RFC - Making SamplePGO a module pass

Dehao and I have been discussing changes we need to make to SamplePGO to make it more effective.

Currently, SamplePGO is a scalar pass that limits itself to add branch weight annotations. It runs pretty early in the pipeline, so this is fine for other scalar passes that want to use profile data (block layout and regalloc).

However, it does nothing to help module passes. Notably, the inliner. What Dehao has found in his experience with GCC is that in order to help the inliner, SamplePGO needs to become a module pass.

Mainly, it needs to be able to affect inlining decisions. If a branch into a call site has many samples, we want to tell the inliner about it so it increases the inlinining score for that call site.

Additionally, SamplePGO may need to actually perform some inlining before the inliner runs. This is needed to better match the samples obtained from optimized binaries. For example, suppose the binary had 3 functions A(), B() and C() all calling function foo(). When the code is executed assume that A() has many samples (i.e., it’s hot) while B() and C() have no samples.

Also assume that foo() was originally inlined in A(), B() and C(). When SamplePGO is analyzing function A(), it will find samples for the inlined copy of foo().

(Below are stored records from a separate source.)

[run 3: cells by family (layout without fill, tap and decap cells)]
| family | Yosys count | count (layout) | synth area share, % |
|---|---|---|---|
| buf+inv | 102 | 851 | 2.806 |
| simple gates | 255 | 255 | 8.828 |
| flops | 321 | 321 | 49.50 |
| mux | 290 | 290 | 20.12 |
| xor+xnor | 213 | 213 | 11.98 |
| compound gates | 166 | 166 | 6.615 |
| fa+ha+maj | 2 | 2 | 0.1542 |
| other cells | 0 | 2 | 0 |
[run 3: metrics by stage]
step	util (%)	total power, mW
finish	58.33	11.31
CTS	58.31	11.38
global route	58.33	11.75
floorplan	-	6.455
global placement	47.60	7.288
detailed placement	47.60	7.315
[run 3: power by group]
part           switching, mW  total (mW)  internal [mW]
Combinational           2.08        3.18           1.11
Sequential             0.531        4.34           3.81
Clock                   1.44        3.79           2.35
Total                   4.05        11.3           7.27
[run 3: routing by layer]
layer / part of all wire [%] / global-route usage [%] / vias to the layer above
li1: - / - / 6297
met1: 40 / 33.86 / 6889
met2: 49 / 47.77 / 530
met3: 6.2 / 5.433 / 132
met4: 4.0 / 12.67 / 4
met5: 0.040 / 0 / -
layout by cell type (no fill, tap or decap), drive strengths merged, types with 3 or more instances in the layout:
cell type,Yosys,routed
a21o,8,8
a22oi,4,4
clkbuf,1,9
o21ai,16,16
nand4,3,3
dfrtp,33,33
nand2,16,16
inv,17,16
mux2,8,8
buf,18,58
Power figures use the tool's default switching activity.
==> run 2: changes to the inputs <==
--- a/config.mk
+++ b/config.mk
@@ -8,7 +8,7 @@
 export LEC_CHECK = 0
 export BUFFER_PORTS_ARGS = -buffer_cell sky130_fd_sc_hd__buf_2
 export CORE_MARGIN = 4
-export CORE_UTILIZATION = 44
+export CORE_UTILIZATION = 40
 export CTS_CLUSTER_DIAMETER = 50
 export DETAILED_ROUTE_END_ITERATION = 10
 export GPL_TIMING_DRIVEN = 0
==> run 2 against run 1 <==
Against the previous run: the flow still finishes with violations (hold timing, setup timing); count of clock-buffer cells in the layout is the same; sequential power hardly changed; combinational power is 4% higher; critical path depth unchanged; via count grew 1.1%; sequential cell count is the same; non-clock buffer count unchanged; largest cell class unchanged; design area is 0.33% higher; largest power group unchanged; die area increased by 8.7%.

At that point, SamplePGO may want to perform the inline of foo() into A()'s call site so that it can better match the samples it gets from the profile. At the same time, since B() and C() had no/little samples to them, it wants to mark the respective call sites cold so the inliner doesn’t bother with them.

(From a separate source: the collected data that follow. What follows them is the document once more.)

File: src/design/tdma_slot_budget.sv
// Slot budget, message packing, parent linking and slot leases of a node
`timescale 1ns/1ns
`default_nettype none
`include "slot_map.svh"
module tdma_slot_budget #(
  parameter int MAX_CHILDREN = 8
) (
  input wire logic SYS_CLK_I,
  input wire logic RSTN_I,
  input wire logic [7:0] NODE_ROLE_SELECT_I,
  input wire logic RELAY_ENABLE_I,
  input wire logic [7:0] PARENT_NETWORK_ID_I,
  input wire logic [7:0] BACKUP_PARENT_NETWORK_ID_I,
  input wire logic CFG_LOAD_I,
  input wire slot_pkg::cfg_t CFG_I,
  input wire logic BEACON_VALID_I,
  input wire slot_pkg::cfg_t BEACON_CFG_I,
  input wire logic CAND_VALID_I,
  input wire logic [7:0] CAND_NET_ID_I,
  input wire logic CAND_IS_CHILD_I,
  input wire logic PARENT_LOST_I,
  input wire logic HOP_START_I,
  input wire logic [7:0] QUEUED_COUNT_I,
  input wire logic [7:0] MESSAGES_PER_HOP_LIMIT_I,
  input wire logic MSG_VALID_I,
  input wire logic [7:0] MSG_LEN_I,
  input wire logic [7:0] SLOT_RESERVATION_HOPS_I,
  input wire logic [MAX_CHILDREN-1:0] SLOT_ACTIVITY_I,
  output var slot_pkg::cfg_t ACTIVE_CFG_O,
  output logic [7:0] UPLINK_SLOT_SIZE_O,
  output logic [7:0] DL_BUFFER_SIZE_O,
  output logic [7:0] UL_BUFFER_SIZE_O,
  output logic CALC_BUSY_O,
  output logic IS_ROUTER_O,
  output logic RELAY_ACTIVE_O,
  output logic AUTO_PARENT_O,
  output logic BACKUP_ENABLED_O,
  output logic LINKED_O,
  output logic [7:0] PARENT_ID_O,
  output logic MSG_ADMIT_O,
  output logic MSG_DEFER_O,
  output logic MSG_DROP_O,
  output logic [7:0] MSGS_IN_HOP_O,
  output logic [MAX_CHILDREN-1:0] SLOT_RESERVED_O
);

  // ----------------------------------------------------------------------
  // Parameter check
  // ----------------------------------------------------------------------
  if (MAX_CHILDREN != 8) begin : g_bad_children
    $error("slot lease logic serves exactly eight child slots");
  end

  // ----------------------------------------------------------------------
  // Role and topology decode
  // ----------------------------------------------------------------------
  wire is_base, is_router, auto_parent, backup_en;
  assign is_base = (NODE_ROLE_SELECT_I == `ROLE_BASE);
  assign is_router = (NODE_ROLE_SELECT_I == `ROLE_ROUTER);
  assign auto_parent = (PARENT_NETWORK_ID_I == `NET_ID_NONE);
  assign backup_en = (BACKUP_PARENT_NETWORK_ID_I != `NET_ID_NONE);

  // ----------------------------------------------------------------------
  // Configuration source and sanitising
  // ----------------------------------------------------------------------
  // Only the base takes a local load; the rest follow the base's beacon
  wire load_cfg;
  slot_pkg::cfg_t src_cfg;
  wire [3:0] slots_clamped, slots_m1;
  wire [7:0] dl_ceiling, dl_clamped;
  assign load_cfg = is_base ? CFG_LOAD_I : BEACON_VALID_I;
  assign src_cfg = is_base ? CFG_I : BEACON_CFG_I;
  assign slots_clamped = (src_cfg.slot_count < `SLOTS_MIN) ? `SLOTS_MIN :
                         (src_cfg.slot_count > `SLOTS_MAX) ? `SLOTS_MAX :
                         src_cfg.slot_count;
  assign slots_m1 = slots_clamped - 4'h1;
  assign dl_ceiling = `DL_MAX_ONE_SLOT -
                      (`DL_STEP_PER_SLOT * {4'h0, slots_m1});
  assign dl_clamped = (src_cfg.dl_size > dl_ceiling) ? dl_ceiling :
                      src_cfg.dl_size;

  slot_pkg::cfg_t cfg_reg, cfg_next;
  assign cfg_next = '{dl_size: dl_clamped, slot_count: slots_clamped,
                      hop_us: src_cfg.hop_us};

  // ----------------------------------------------------------------------
  // Uplink slot size calculation
  // ----------------------------------------------------------------------
  slot_pkg::calc_state_t state_reg, state_next;
  logic [7:0] ul_size_reg;
  wire div_done, div_start, in_round, in_uplink;
  wire [17:0] div_q, div_dividend, div_divisor, round_dividend;
  wire [17:0] hop_eff_now, fixed_us, budget_us, per_byte_us;
  wire [7:0] ul_capped;

  assign in_round = (state_reg == slot_pkg::CALC_ROUND);
  assign in_uplink = (state_reg == slot_pkg::CALC_UPLINK);
  // Adding 499 before dividing by 500 rounds the hop time upward
  assign round_dividend = {1'b0, cfg_next.hop_us} + `HOP_ROUND_ADD_US;
  assign hop_eff_now = div_q * `HOP_STEP_US;
  // Everything in the hop except the uplink payload bytes
  assign fixed_us = (`BYTE_COST_US * {10'h000, cfg_reg.dl_size}) +
                    `FIXED_COST_US +
                    (`SLOT_COST_US * {14'h0000, cfg_reg.slot_count});
  // A hop too short for the fixed part leaves no uplink payload at all
  assign budget_us = (hop_eff_now > fixed_us) ?
                     hop_eff_now - fixed_us : 18'h00000;
  assign per_byte_us = `BYTE_COST_US * {14'h0000, cfg_reg.slot_count};
  assign div_start = load_cfg | (in_round & div_done);
  assign div_dividend = load_cfg ? round_dividend : budget_us;
  assign div_divisor = load_cfg ? `HOP_STEP_US : per_byte_us;
  assign ul_capped = (div_q > {10'h000, `UL_MAX}) ? `UL_MAX :
                     div_q[7:0];

  // A new load restarts the sequence even mid-calculation
  always_comb begin
    state_next = state_reg;
    if (load_cfg) begin
      state_next = slot_pkg::CALC_ROUND;
    end else begin
      unique case (state_reg)
        slot_pkg::CALC_IDLE: state_next = slot_pkg::CALC_IDLE;
        slot_pkg::CALC_ROUND: begin
          if (div_done) begin
            state_next = slot_pkg::CALC_UPLINK;
          end
        end
        slot_pkg::CALC_UPLINK: begin
          if (div_done) begin
            state_next = slot_pkg::CALC_IDLE;
          end
        end
        default: state_next = slot_pkg::CALC_IDLE;
      endcase
    end
  end

  slot_divider #(.W(18)) u_div (
    .clk_i(SYS_CLK_I),
    .rstn_i(RSTN_I),
    .start_i(div_start),
    .dividend_i(div_dividend),
    .divisor_i(div_divisor),
    .done_o(div_done),
    .quotient_o(div_q)
  );

  // Configuration and calculation results; defaults give a 25-byte uplink
  always_ff @(posedge SYS_CLK_I or negedge RSTN_I) begin
    if (!RSTN_I) begin
      cfg_reg <= '{dl_size: `DL_SIZE_RST, slot_count: `SLOTS_RST,
                   hop_us: `HOP_US_RST};
      ul_size_reg <= `UL_SIZE_RST;
      state_reg <= slot_pkg::CALC_IDLE;
    end else begin
      state_reg <= state_next;
      if (load_cfg) begin
        cfg_reg <= cfg_next;
      end
      if (in_uplink & div_done & !load_cfg) begin
        ul_size_reg <= ul_capped;
      end
    end
  end

  // ----------------------------------------------------------------------
  // Buffer sizes and status outputs
  // ----------------------------------------------------------------------
  wire [7:0] dl_buf_raw, ul_buf_raw;
  wire [7:0] dl_buf, ul_buf;
  assign dl_buf_raw = cfg_reg.dl_size + `HDR_BYTES;
  assign ul_buf_raw = ul_size_reg + `HDR_BYTES;
  assign dl_buf = (dl_buf_raw > `DL_BUF_MAX) ? `DL_BUF_MAX :
                  dl_buf_raw;
  assign ul_buf = (ul_buf_raw > `UL_BUF_MAX) ? `UL_BUF_MAX :
                  ul_buf_raw;

  always_ff @(posedge SYS_CLK_I or negedge RSTN_I) begin
    if (!RSTN_I) begin
      ACTIVE_CFG_O <= '{dl_size: `DL_SIZE_RST, slot_count: `SLOTS_RST,
                        hop_us: `HOP_US_RST};
      UPLINK_SLOT_SIZE_O <= `UL_SIZE_RST;
      DL_BUFFER_SIZE_O <= `DL_SIZE_RST + `HDR_BYTES;
      UL_BUFFER_SIZE_O <= `UL_SIZE_RST + `HDR_BYTES;
      CALC_BUSY_O <= 1'b0;
      IS_ROUTER_O <= 1'b0;
      RELAY_ACTIVE_O <= 1'b0;
      AUTO_PARENT_O <= 1'b0;
      BACKUP_ENABLED_O <= 1'b0;
    end else begin
      ACTIVE_CFG_O <= cfg_reg;
      UPLINK_SLOT_SIZE_O <= ul_size_reg;
      DL_BUFFER_SIZE_O <= dl_buf;
      UL_BUFFER_SIZE_O <= ul_buf;
      CALC_BUSY_O <= (state_next != slot_pkg::CALC_IDLE);
      IS_ROUTER_O <= is_router;
      // Relaying needs the enable even in routers
      RELAY_ACTIVE_O <= is_router & RELAY_ENABLE_I;
      AUTO_PARENT_O <= auto_parent & !is_base;
      BACKUP_ENABLED_O <= backup_en & !auto_parent & !is_base;
    end
  end

  // ----------------------------------------------------------------------
  // Parent linking
  // ----------------------------------------------------------------------
  logic on_backup_reg;
  wire primary_match, backup_match, accept;
  assign primary_match = (CAND_NET_ID_I == PARENT_NETWORK_ID_I);
  assign backup_match = on_backup_reg &
                        (CAND_NET_ID_I == BACKUP_PARENT_NETWORK_ID_I);
  // Our own child routers are never taken as parent
  assign accept = !is_base & CAND_VALID_I & !LINKED_O & !CAND_IS_CHILD_I &
                  (auto_parent | primary_match | backup_match);

  // Loss beats a candidate seen in the same cycle
  always_ff @(posedge SYS_CLK_I or negedge RSTN_I) begin
    if (!RSTN_I) begin
      LINKED_O <= 1'b0;
      PARENT_ID_O <= `NET_ID_NONE;
      on_backup_reg <= 1'b0;
    end else if (PARENT_LOST_I | is_base) begin
      LINKED_O <= 1'b0;
      on_backup_reg <= !auto_parent & backup_en & !is_base;
    end else if (accept) begin
      LINKED_O <= 1'b1;
      PARENT_ID_O <= CAND_NET_ID_I;
      if (primary_match) begin
        on_backup_reg <= 1'b0;
      end
    end
  end

  // ----------------------------------------------------------------------
  // Message packing per hop
  // ----------------------------------------------------------------------
  logic [8:0] remain_reg;
  logic [7:0] eligible_reg;
  wire [7:0] own_buf;
  wire [8:0] msg_cost;
  wire fits_whole, fits_now, room;
  assign own_buf = is_base ? dl_buf : ul_buf;
  assign msg_cost = {1'b0, MSG_LEN_I} + {1'b0, `HDR_BYTES};
  // A message that can never fit is dropped rather than split
  assign fits_whole = (msg_cost <= {1'b0, own_buf});
  assign fits_now = (msg_cost <= remain_reg);
  assign room = (MSGS_IN_HOP_O < MESSAGES_PER_HOP_LIMIT_I) &
                (MSGS_IN_HOP_O < eligible_reg);

  // A message offered in the hop-start cycle waits for the next hop
  always_ff @(posedge SYS_CLK_I or negedge RSTN_I) begin
    if (!RSTN_I) begin
      remain_reg <= 9'h000;
      eligible_reg <= 8'h00;
      MSGS_IN_HOP_O <= 8'h00;
      MSG_ADMIT_O <= 1'b0;
      MSG_DEFER_O <= 1'b0;
      MSG_DROP_O <= 1'b0;
    end else if (HOP_START_I) begin
      remain_reg <= {1'b0, own_buf};
      eligible_reg <= QUEUED_COUNT_I;
      MSGS_IN_HOP_O <= 8'h00;
      MSG_ADMIT_O <= 1'b0;
      MSG_DEFER_O <= MSG_VALID_I;
      MSG_DROP_O <= 1'b0;
    end else begin
      MSG_ADMIT_O <= MSG_VALID_I & fits_whole & fits_now & room;
      MSG_DEFER_O <= MSG_VALID_I & fits_whole & !(fits_now & room);
      MSG_DROP_O <= MSG_VALID_I & !fits_whole;
      if (MSG_VALID_I & fits_whole & fits_now & room) begin
        remain_reg <= remain_reg - msg_cost;
        MSGS_IN_HOP_O <= MSGS_IN_HOP_O + 8'h01;
      end
    end
  end

  // ----------------------------------------------------------------------
  // Slot leases, one per child slot
  // ----------------------------------------------------------------------
  genvar gi;
  for (gi = 0; gi < MAX_CHILDREN; gi++) begin : g_lease
    logic [7:0] gap_reg;
    wire slot_used;
    wire [7:0] gap_next;
    assign slot_used = is_base & (4'(gi) < cfg_reg.slot_count);
    assign gap_next = gap_reg + 8'h01;
    // Activity wins over a hop boundary in the same cycle
    always_ff @(posedge SYS_CLK_I or negedge RSTN_I) begin
      if (!RSTN_I) begin
        gap_reg <= 8'h00;
        SLOT_RESERVED_O[gi] <= 1'b0;
      end else if (!slot_used) begin
        gap_reg <= 8'h00;
        SLOT_RESERVED_O[gi] <= 1'b0;
      end else if (SLOT_ACTIVITY_I[gi]) begin
        gap_reg <= 8'h00;
        SLOT_RESERVED_O[gi] <= 1'b1;
      end else if (HOP_START_I & SLOT_RESERVED_O[gi]) begin
        gap_reg <= gap_next;
        if (gap_next >= SLOT_RESERVATION_HOPS_I) begin
          SLOT_RESERVED_O[gi] <= 1'b0;
        end
      end
    end
  end
endmodule
`default_nettype wire

File: src/design/slot_divider.sv
// Iterative restoring divider used for hop rounding and uplink sizing
`timescale 1ns/1ns
`default_nettype none
module slot_divider #(
  parameter int W = 18
) (
  input wire logic clk_i,
  input wire logic rstn_i,
  input wire logic start_i,
  input wire logic [W-1:0] dividend_i,
  input wire logic [W-1:0] divisor_i,
  output logic done_o,
  output logic [W-1:0] quotient_o
);

  localparam int CW = $clog2(W + 1);

  // ----------------------------------------------------------------------
  // Parameter check
  // ----------------------------------------------------------------------
  if (W < 2) begin : g_bad_width
    $error("slot_divider needs W of at least 2");
  end

  logic [W-1:0] rem_reg;
  logic [W-1:0] quo_reg;
  logic [W-1:0] div_reg;
  logic [CW-1:0] cnt_reg;
  logic done_reg;
  logic [W-1:0] shifted;
  logic take;

  // One quotient bit per cycle; a new start simply restarts
  assign shifted = {rem_reg[W-2:0], quo_reg[W-1]};
  assign take = (shifted >= div_reg);

  always_ff @(posedge clk_i or negedge rstn_i) begin
    if (!rstn_i) begin
      rem_reg <= '0;
      quo_reg <= '0;
      div_reg <= '0;
      cnt_reg <= '0;
      done_reg <= 1'b0;
    end else if (start_i) begin
      rem_reg <= '0;
      quo_reg <= dividend_i;
      div_reg <= divisor_i;
      cnt_reg <= CW'(W);
      done_reg <= 1'b0;
    end else if (cnt_reg != '0) begin
      rem_reg <= take ? shifted - div_reg : shifted;
      quo_reg <= {quo_reg[W-2:0], take};
      cnt_reg <= cnt_reg - 1'b1;
      done_reg <= (cnt_reg == CW'(1));
    end else begin
      done_reg <= 1'b0;
    end
  end

  assign done_o = done_reg;
  assign quotient_o = quo_reg;

endmodule
`default_nettype wire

Chandler, is this something we can realistically do? I believe the first step would be to make SamplePGO a module pass, make sure it runs before the inliner and then we can see how we can implement the above behaviour, or some variant of it that provides the same benefit (e.g., cloning).

Something similar will be needed for devirtualization and indirect calls. Sampling exposes actual devirtualization and indirect call opportunities.

Thanks. Diego.

Dehao and I have been discussing changes we need to make to SamplePGO to
make it more effective.

Currently, SamplePGO is a scalar pass that limits itself to add branch
weight annotations. It runs pretty early in the pipeline, so this is fine
for other scalar passes that want to use profile data (block layout and
regalloc).

However, it does nothing to help module passes. Notably, the inliner. What
Dehao has found in his experience with GCC is that in order to help the
inliner, SamplePGO needs to become a module pass.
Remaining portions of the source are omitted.